Signor mio, a me sarebbe stato carissimo, quando stato
fosse piacere a voi, che altra persona che io avesse a così bella materia, come è quella
di che parlar dobbiamo, dato cominciamento; ma, poi che egli v'aggrada che io tutte
l'altre assicuri, e io il farò volentieri. E ingegnerommi, carissime donne, di dir cosa
che vi possa essere utile nell'avvenire, per ciò che, se così son l'altre come io, tutte
siamo paurose, e massimamente della fantasima, la quale sallo Iddio che io non so che cosa
si sia, né ancora alcuna trovai che 'l sapesse, come che tutte ne temiamo igualmente. A
quella cacciar via, quando da voi venisse, notando bene la mia novella, potrete una santa
e buona orazione e molto a ciò valevole apparare.

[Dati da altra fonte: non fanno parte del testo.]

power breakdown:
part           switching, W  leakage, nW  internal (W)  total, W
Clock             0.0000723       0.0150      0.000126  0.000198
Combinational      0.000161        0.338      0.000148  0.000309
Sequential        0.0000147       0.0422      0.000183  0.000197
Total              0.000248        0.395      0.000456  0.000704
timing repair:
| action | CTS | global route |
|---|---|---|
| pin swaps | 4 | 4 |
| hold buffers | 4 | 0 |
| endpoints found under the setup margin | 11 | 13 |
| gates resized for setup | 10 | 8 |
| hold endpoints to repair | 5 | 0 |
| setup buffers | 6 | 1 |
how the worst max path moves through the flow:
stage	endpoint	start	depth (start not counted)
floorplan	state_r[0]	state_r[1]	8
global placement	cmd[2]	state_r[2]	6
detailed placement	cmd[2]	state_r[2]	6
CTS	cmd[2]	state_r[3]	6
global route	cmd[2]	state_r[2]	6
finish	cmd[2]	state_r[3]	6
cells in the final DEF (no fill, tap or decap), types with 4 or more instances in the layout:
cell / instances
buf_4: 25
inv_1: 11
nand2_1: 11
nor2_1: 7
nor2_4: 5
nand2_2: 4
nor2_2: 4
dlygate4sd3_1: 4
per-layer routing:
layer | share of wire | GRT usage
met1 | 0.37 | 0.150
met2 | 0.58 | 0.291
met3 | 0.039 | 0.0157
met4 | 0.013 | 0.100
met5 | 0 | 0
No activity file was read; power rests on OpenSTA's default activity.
===== src/rtl/pfr_pkg.sv =====
// Shared types and constants of the page frame replacement unit.
`default_nettype none

package pfr_pkg;

	// Field widths
	localparam int PAGE_W    = 19;
	localparam int TIME_W    = 32;
	localparam int COUNT_W   = 32;
	localparam int FRAME_W   = 9;
	localparam int ADDR_W    = 32;

	// Built depth of the frame table
	localparam int DEF_MAX_FRAMES = 512;

	// Configuration register widths and port shape
	localparam int CFG_POLICY_W = 1;
	localparam int CFG_PSIZE_W  = 5;
	localparam int CFG_FRAMES_W = 10;
	localparam int CFG_AGE_W    = 8;
	localparam int CFG_DATA_W   = 10;
	localparam int CFG_INDEX_W  = 2;

	// Register indexes
	localparam logic [CFG_INDEX_W-1:0] REG_POLICY    = 2'd0;
	localparam logic [CFG_INDEX_W-1:0] REG_PAGE_SIZE = 2'd1;
	localparam logic [CFG_INDEX_W-1:0] REG_FRAMES    = 2'd2;
	localparam logic [CFG_INDEX_W-1:0] REG_AGE_LIMIT = 2'd3;

	// Register reset values
	localparam logic [CFG_POLICY_W-1:0] RST_POLICY    = 1'b0;
	localparam logic [CFG_PSIZE_W-1:0]  RST_PAGE_SIZE = 5'd8;
	localparam logic [CFG_FRAMES_W-1:0] RST_FRAMES    = 10'd128;
	localparam logic [CFG_AGE_W-1:0]    RST_AGE_LIMIT = 8'd5;

	// Policy codes
	localparam logic [CFG_POLICY_W-1:0] POLICY_LRU = 1'b0;
	localparam logic [CFG_POLICY_W-1:0] POLICY_NRU = 1'b1;

	// Page size at and above which the shift is 14 instead of 13
	localparam logic [CFG_PSIZE_W-1:0] PSIZE_BIG = 5'd16;

	// One frame table entry
	typedef struct packed {
		logic [PAGE_W-1:0] page;
		logic [TIME_W-1:0] stamp;
		logic              referenced;
		logic              dirty;
	} entry_t;

	localparam int ENTRY_W = PAGE_W + TIME_W + 2;

	// Control of the lookup and victim scan
	typedef struct packed {
		logic clear;
		logic valid;
	} scan_ctl_t;

endpackage

`default_nettype wire


===== src/rtl/pfr_scan.sv =====
// Lookup and victim tracker fed one frame table entry per cycle while valid is set.
`default_nettype none

module pfr_scan #(
	parameter int IDX_W = 9
) (
	input  wire logic                        clk,
	input  wire logic                        arst_n,
	input  wire pfr_pkg::scan_ctl_t          ctl,
	input  wire logic                        policy,
	input  wire logic [pfr_pkg::PAGE_W-1:0]  page,
	input  wire pfr_pkg::entry_t             entry,
	input  wire logic [IDX_W-1:0]            idx,
	output logic                             found,
	output logic [IDX_W-1:0]                 match_idx,
	output logic [IDX_W-1:0]                 victim_idx
);

	import pfr_pkg::*;

	logic              found_q;
	logic              have_q;
	logic [IDX_W-1:0]  match_q;
	logic [IDX_W-1:0]  best_q;
	logic [TIME_W-1:0] best_key_q;
	logic [TIME_W-1:0] key;
	logic              is_match;
	logic              is_better;

	// Rank by class for NRU, by stamp for LRU
	always_comb begin
		if (policy == POLICY_NRU) begin
			key = TIME_W'({entry.referenced, entry.dirty});
		end else begin
			key = entry.stamp;
		end
		is_match  = !found_q && (entry.page == page);
		is_better = !have_q || (key < best_key_q);
	end

	// Track the first match and the first lowest-ranked frame
	always_ff @(posedge clk or negedge arst_n) begin
		if (!arst_n) begin
			found_q <= 1'b0;
			have_q  <= 1'b0;
		end else if (ctl.clear) begin
			found_q <= 1'b0;
			have_q  <= 1'b0;
		end else if (ctl.valid) begin
			if (is_match) begin
				found_q <= 1'b1;
			end
			if (is_better) begin
				have_q <= 1'b1;
			end
		end
	end

	// Hold indexes and the best key
	always_ff @(posedge clk) begin
		if (ctl.valid && !ctl.clear) begin
			if (is_match) begin
				match_q <= idx;
			end
			if (is_better) begin
				best_q     <= idx;
				best_key_q <= key;
			end
		end
	end

	assign found      = found_q;
	assign match_idx  = match_q;
	assign victim_idx = best_q;

endmodule

`default_nettype wire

Egli fu già in Firenze nella contrada di San Brancazio uno
stamaiuolo, il qual fu chiamato Gianni Lotteringhi, uomo più avventurato nella sua arte
che savio in altre cose, per ciò che, tenendo egli del semplice, era molto spesso fatto
capitano de'laudesi di Santa Maria Novella, e aveva a ritenere la scuola loro, e altri
così fatti uficietti aveva assai sovente, di che egli da molto più si teneva; e ciò gli
avvenia per ciò che egli molto spesso, sì come agiato uomo, dava di buone pietanze a'
frati. Li quali, per ciò che qual calze e qual cappa e quale scapolare ne traevano
spesso, gli insegnavano di buone orazioni e davangli il paternostro in volgare e la
canzone di santo Alesso e il lamento di san Bernardo e la lauda di donna Matelda e cotali
altri ciancioni, li quali egli aveva molto cari, e tutti per la salute dell'anima sua se
gli serbava molto diligentemente.
Ora aveva costui una bellissima donna e vaga per moglie, la
quale ebbe nome monna Tessa e fu figliuola di Mannuccio dalla Cuculia, savia e avveduta
molto. La quale, conoscendo la semplicità del marito, essendo innamorata di Federigo di
Neri Pegolotti, il quale bello e fresco giovane era, ed egli di lei, ordinò con una sua
fante che Federigo le venisse a parlare ad un luogo molto bello che il detto Gianni aveva
in Camerata, al quale ella si stava tutta la state; e Gianni alcuna volta vi veniva la
sera a cenare e ad albergo, e la mattina se ne tornava a bottega e talora a' laudesi suoi.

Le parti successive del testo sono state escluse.